我目前正在编写一个计算以下等式的代码: W =(XT * X)^ - 1 * XT * Y. XT是X的转置,而^ -1是乘积XT * X的倒数。
为此,我将带有矩阵的文本文件传递给程序,然后对其执行操作以获得要在等式中使用的正确矩阵格式。虽然代码有时会运行,但有些情况下我会运行代码并收到正确的答案,但有些代码会产生随机数。
例如,使用矩阵[first integer = columns-1,second integer = rows]:
4
4
4.000000,3.000000,2.000000,3.000000,200.000000
5.000000,2.000000,1.000000,7.000000,300.000000
1.000000,4.000000,2.000000,1.000000,500.000000
8.000000,8.000000,9.000000,3.000000,200.000000
它将产生XT *(XT * X)^ - 1的答案为:
0.497617 -0.166646 0.061712 -0.137570
-61.086998 -0.258283 -0.340935 -0.064228
0.186411 -0.083895 0.285920 -0.082587
-0.722773 0.207515 -0.009408 0.238550
-0.579552 0.345476 0.154362 0.055048
并且每次测试运行的数字都不会保持不变。它使用此结果矩阵乘以Y [原始矩阵中的最后一列]来完成此操作。

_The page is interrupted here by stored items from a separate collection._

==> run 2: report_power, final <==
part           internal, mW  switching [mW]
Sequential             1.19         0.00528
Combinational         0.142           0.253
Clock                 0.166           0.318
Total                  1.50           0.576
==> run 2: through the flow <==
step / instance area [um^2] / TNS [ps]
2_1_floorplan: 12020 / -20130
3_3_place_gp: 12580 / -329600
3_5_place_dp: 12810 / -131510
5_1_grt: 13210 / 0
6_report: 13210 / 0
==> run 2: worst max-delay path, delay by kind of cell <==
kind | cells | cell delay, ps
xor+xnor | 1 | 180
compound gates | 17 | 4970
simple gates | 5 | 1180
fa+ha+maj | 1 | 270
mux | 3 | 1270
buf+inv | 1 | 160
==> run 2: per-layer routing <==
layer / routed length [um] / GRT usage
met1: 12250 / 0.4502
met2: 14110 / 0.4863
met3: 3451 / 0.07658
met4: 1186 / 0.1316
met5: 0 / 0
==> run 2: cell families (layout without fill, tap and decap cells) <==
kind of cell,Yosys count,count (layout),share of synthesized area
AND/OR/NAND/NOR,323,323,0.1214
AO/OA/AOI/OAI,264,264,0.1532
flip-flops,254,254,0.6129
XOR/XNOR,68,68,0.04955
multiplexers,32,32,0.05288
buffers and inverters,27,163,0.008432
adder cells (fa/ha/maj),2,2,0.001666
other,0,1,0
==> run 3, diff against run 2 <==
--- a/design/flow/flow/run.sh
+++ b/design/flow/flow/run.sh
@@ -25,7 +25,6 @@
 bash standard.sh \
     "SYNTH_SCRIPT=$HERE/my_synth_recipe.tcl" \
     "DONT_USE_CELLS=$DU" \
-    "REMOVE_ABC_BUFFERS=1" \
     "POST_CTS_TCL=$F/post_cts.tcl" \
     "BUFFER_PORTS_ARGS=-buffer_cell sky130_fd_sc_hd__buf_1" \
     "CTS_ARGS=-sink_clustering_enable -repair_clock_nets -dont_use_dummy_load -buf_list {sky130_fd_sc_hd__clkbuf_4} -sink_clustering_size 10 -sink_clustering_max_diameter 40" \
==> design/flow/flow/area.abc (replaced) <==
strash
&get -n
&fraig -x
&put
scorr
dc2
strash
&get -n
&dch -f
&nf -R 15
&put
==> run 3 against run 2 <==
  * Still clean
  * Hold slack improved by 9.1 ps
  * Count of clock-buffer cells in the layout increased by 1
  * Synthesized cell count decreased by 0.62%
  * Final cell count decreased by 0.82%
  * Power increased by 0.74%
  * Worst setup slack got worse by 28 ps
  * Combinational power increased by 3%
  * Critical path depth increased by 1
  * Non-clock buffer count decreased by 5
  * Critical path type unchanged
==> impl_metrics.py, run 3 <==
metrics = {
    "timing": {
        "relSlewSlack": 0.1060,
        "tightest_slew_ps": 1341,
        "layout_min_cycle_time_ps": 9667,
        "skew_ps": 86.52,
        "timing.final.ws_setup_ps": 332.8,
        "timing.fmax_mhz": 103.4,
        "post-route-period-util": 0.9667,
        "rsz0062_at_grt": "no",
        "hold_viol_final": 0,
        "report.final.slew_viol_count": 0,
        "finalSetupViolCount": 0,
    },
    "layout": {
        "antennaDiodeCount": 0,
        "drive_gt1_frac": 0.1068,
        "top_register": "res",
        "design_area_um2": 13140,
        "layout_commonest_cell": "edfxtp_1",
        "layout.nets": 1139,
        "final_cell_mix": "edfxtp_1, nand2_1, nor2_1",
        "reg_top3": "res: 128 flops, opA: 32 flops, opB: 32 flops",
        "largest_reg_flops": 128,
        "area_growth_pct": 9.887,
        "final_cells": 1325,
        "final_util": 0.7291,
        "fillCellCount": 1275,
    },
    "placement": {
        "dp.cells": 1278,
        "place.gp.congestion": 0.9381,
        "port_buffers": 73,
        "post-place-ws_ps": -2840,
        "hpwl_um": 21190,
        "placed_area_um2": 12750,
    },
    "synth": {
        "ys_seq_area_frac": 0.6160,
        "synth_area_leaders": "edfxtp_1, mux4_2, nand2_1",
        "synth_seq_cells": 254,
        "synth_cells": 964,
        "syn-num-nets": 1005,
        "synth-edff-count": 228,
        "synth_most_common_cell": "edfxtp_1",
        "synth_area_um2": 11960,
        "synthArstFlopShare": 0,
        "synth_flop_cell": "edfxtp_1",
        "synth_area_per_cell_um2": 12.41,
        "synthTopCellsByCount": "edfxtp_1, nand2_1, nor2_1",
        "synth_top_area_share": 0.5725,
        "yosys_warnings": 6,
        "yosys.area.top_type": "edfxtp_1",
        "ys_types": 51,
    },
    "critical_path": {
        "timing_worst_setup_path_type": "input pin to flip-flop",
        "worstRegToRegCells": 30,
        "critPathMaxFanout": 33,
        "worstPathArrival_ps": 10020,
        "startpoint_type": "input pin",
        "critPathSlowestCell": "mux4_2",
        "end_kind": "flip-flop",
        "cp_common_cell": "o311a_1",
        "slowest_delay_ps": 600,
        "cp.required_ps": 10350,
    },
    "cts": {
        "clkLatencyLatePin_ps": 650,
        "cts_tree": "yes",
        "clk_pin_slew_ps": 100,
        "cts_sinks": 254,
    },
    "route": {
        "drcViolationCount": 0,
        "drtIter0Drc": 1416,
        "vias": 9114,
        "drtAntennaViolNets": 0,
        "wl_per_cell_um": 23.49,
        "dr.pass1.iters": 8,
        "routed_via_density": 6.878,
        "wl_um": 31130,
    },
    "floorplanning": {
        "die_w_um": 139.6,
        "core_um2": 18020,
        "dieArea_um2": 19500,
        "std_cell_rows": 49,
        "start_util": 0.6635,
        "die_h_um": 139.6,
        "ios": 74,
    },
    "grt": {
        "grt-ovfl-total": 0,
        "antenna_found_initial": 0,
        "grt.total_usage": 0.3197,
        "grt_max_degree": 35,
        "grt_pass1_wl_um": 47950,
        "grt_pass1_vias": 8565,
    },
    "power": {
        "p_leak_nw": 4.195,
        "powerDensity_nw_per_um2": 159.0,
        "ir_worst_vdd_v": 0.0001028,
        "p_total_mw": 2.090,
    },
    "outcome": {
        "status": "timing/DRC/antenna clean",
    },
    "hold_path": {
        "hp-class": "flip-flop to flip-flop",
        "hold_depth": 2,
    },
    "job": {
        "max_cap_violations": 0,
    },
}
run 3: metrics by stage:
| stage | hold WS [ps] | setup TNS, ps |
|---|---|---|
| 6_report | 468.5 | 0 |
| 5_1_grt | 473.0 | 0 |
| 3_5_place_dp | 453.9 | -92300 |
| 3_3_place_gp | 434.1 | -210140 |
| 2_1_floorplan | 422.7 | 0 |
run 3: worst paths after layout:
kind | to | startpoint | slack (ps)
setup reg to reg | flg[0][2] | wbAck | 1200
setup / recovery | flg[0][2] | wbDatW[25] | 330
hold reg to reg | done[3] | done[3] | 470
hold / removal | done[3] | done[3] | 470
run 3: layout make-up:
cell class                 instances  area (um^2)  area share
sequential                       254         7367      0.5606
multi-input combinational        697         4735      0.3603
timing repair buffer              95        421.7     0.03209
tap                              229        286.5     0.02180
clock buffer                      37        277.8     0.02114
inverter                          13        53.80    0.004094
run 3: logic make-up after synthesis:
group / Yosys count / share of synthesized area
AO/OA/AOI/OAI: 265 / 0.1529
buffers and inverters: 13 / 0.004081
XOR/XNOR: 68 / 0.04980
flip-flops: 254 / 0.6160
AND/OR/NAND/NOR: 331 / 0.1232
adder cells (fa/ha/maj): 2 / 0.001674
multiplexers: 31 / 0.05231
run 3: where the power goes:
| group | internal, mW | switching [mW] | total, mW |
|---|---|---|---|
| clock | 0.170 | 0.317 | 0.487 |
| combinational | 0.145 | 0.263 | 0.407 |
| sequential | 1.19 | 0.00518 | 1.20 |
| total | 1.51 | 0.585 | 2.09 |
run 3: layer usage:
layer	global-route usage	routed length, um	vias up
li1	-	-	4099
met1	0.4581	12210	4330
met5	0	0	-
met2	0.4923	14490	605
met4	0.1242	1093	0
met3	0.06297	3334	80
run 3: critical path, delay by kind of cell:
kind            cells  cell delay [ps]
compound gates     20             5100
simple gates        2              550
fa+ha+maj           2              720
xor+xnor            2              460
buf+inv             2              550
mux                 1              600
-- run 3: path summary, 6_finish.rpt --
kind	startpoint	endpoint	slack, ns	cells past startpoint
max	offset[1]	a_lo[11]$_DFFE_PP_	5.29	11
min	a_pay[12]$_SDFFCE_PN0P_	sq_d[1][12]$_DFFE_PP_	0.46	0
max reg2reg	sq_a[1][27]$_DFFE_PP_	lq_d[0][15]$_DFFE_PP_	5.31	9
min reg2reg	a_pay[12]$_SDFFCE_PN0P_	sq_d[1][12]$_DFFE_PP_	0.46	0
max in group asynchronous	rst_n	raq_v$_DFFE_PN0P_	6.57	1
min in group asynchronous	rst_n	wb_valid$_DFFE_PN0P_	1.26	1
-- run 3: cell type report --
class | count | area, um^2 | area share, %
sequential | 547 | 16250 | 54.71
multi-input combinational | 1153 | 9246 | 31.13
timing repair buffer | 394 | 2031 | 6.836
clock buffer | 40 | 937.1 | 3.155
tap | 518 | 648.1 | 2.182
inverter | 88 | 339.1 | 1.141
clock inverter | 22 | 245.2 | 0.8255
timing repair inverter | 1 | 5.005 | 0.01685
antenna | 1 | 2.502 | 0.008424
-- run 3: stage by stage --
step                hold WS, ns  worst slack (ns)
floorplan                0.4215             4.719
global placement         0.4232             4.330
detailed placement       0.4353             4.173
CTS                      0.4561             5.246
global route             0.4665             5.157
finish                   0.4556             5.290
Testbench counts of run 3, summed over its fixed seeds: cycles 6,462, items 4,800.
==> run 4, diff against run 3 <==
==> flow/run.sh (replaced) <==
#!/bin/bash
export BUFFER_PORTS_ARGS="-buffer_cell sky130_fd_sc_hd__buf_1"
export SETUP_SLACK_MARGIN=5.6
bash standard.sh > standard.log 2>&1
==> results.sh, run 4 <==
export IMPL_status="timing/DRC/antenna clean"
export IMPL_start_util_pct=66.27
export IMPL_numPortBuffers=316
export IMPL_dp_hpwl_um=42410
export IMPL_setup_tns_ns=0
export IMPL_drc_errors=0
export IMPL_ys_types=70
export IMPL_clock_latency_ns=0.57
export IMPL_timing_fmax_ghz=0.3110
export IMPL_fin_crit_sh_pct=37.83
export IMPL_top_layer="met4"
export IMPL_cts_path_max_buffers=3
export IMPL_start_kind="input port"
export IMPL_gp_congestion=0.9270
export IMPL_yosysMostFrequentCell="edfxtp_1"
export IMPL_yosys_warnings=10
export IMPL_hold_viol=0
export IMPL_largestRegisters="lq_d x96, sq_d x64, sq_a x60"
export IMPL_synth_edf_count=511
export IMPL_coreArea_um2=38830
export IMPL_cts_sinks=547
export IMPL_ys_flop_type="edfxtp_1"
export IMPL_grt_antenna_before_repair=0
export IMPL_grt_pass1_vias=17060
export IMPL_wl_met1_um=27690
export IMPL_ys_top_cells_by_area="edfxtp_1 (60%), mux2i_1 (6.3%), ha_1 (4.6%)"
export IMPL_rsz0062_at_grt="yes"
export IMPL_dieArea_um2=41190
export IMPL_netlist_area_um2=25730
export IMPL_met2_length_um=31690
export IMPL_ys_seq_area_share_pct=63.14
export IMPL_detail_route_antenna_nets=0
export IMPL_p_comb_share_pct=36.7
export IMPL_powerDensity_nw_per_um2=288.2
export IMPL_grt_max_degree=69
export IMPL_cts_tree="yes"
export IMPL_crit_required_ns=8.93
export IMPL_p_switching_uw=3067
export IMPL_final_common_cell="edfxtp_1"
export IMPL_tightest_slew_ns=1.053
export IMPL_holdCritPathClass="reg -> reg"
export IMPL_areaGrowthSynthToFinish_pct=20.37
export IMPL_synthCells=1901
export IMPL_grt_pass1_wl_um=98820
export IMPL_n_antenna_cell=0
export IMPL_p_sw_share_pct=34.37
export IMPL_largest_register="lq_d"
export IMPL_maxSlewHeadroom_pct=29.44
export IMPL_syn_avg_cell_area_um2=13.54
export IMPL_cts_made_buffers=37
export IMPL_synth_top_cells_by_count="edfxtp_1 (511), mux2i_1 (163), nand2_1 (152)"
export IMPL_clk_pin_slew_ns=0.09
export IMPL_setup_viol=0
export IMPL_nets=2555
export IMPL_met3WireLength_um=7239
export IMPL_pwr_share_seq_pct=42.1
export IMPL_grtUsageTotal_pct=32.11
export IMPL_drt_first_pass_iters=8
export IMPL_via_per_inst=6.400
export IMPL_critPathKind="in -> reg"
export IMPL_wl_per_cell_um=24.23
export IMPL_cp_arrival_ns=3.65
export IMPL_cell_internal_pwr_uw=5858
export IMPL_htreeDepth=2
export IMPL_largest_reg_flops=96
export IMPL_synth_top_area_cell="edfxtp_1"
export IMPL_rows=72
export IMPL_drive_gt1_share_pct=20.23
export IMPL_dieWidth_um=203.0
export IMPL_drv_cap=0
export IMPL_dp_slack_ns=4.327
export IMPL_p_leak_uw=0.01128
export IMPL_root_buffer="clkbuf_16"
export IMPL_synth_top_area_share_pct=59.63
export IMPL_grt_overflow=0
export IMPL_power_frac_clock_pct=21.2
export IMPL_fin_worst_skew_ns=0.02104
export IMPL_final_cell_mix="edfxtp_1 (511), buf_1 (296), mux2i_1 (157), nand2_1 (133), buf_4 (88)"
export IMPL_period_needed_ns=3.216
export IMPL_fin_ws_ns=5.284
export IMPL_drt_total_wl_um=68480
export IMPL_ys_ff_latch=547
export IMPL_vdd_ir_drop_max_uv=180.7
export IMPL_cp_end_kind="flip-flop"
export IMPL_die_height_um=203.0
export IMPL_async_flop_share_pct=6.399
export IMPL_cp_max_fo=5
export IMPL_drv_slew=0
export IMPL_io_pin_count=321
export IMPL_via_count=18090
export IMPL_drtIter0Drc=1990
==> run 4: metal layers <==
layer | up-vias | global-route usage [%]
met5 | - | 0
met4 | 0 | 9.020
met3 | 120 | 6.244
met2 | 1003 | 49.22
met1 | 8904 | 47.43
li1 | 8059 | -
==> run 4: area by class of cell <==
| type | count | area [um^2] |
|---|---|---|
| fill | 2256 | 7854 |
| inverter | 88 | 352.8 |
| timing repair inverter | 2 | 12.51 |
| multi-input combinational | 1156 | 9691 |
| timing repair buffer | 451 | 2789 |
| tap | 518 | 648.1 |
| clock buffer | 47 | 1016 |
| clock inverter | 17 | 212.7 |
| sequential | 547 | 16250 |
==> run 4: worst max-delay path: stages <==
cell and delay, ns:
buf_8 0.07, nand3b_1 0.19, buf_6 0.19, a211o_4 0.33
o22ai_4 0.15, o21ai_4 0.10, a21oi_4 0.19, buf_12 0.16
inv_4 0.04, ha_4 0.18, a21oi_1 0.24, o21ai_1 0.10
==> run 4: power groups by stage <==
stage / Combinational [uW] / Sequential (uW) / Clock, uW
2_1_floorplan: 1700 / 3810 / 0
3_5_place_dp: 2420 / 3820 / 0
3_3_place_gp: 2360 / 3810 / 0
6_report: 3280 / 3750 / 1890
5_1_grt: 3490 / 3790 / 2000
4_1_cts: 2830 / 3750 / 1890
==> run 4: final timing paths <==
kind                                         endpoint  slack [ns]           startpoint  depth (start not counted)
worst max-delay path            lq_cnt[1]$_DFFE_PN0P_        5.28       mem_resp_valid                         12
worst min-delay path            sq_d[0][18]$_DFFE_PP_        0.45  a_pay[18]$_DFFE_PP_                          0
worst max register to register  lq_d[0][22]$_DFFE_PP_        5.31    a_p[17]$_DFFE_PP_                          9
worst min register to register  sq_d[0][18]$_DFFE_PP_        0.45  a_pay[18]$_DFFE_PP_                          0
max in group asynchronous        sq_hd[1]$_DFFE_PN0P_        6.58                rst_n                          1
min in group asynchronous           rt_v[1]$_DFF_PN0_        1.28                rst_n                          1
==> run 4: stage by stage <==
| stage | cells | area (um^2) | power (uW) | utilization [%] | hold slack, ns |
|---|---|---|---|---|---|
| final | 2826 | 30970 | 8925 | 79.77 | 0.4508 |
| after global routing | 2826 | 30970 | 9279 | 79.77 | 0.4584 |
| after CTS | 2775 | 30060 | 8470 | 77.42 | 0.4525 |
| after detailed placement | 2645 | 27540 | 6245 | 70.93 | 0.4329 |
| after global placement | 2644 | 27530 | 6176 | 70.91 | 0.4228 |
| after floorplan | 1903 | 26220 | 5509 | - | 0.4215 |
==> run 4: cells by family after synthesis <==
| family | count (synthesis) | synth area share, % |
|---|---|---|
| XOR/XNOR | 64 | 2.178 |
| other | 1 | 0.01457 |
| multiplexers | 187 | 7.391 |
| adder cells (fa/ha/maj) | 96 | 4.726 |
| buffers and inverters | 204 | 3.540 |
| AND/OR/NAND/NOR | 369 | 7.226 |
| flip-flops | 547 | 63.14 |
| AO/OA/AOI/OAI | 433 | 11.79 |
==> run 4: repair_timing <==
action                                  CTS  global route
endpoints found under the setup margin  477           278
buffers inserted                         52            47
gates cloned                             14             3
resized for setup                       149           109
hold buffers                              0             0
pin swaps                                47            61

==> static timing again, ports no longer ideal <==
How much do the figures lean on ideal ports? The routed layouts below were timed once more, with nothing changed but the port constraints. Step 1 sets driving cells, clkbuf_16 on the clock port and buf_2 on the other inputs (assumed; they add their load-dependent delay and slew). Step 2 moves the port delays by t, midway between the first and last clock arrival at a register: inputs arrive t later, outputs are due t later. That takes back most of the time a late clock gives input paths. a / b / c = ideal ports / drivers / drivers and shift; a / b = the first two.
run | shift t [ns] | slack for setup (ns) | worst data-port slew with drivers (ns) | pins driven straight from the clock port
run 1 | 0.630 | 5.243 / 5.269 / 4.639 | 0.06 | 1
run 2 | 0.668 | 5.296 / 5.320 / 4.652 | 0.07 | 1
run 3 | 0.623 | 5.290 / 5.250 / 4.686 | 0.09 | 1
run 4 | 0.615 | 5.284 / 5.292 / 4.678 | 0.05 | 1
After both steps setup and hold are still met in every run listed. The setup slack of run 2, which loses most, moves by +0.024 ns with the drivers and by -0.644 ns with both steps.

下面是我到目前为止编写的代码示例:
#include <stdlib.h>
#include <stdio.h>
int main(int argc, char* argv[]){
if(argc < 2){
printf("error.");
return 0;
}
FILE *fptrain = fopen(argv[1], "r");
int row, col, i, j;
fscanf(fptrain, "%d", &col);
col = col+1;
fscanf(fptrain, "%d", &row);
char ch;
//creates the original X and Y matrix
float trainX[row][col];
float trainY[row][1];
for(i=0; i<row; i++)
{
trainX[i][0] = 1.000000;
for(j=1; j<col; j++)
{
fscanf(fptrain, "%f%c", &trainX[i][j], &ch);
}
fscanf(fptrain, "%f%c", &trainY[i][0], &ch);
}
//creates the X transposed matrix
float trainXtrans[col][row];
for(i=0; i<row; i++)
{
for(j=0; j<col; j++)
{
trainXtrans[j][i] = trainX[i][j];
}
}
//multiplies X and X transposed
float trainXtemp[row][row];
int s;
int num=0;
for(i=0; i<row; i++)
{
for(j=0; j<row; j++)
{
for(s=0; s<col; s++)
{
num = num + trainX[i][s]*trainXtrans[s][j];
}
trainXtemp[i][j] = num;
num =0;
}
}
//finds the identity matrix of X times X transposed
float trainXinden[row][row*2];
for(i=0; i<row; i++)
{
for(j=0; j<row; j++)
{
trainXinden[i][j] = trainXtemp[i][j];
}
for(j=row; j<row*2; j++)
{
if(j==i+row)
{
trainXinden[i][j] = 1;
}
else{
trainXinden[i][j] = 0;
}
}
}
//finds the inverse of X times X transposed through Gauss Jordan Elimination
int k;
float divscalar;
for(i=0; i<row; i++)
{
divscalar = trainXinden[i][i];
for(j=0; j<row*2; j++)
{
trainXinden[i][j] = trainXinden[i][j]/divscalar;
}
for(k=0; k<row; k++)
{
if(i!=k)
{
float subscalar = trainXinden[k][i];
for(j=0; j<row*2; j++)
{
trainXinden[k][j] = trainXinden[k][j] - subscalar*trainXinden[i][j];
}
}
}
}
//copies over the result of gauss jordan elimination
float trainXinverse[row][row];
for(i=0; i<row; i++)
{
for(j=0; j<row; j++)
{
trainXinverse[i][j] = trainXinden[i][j+row];
}
}
//multiplies (X times X transpose) inverse by (X transposed)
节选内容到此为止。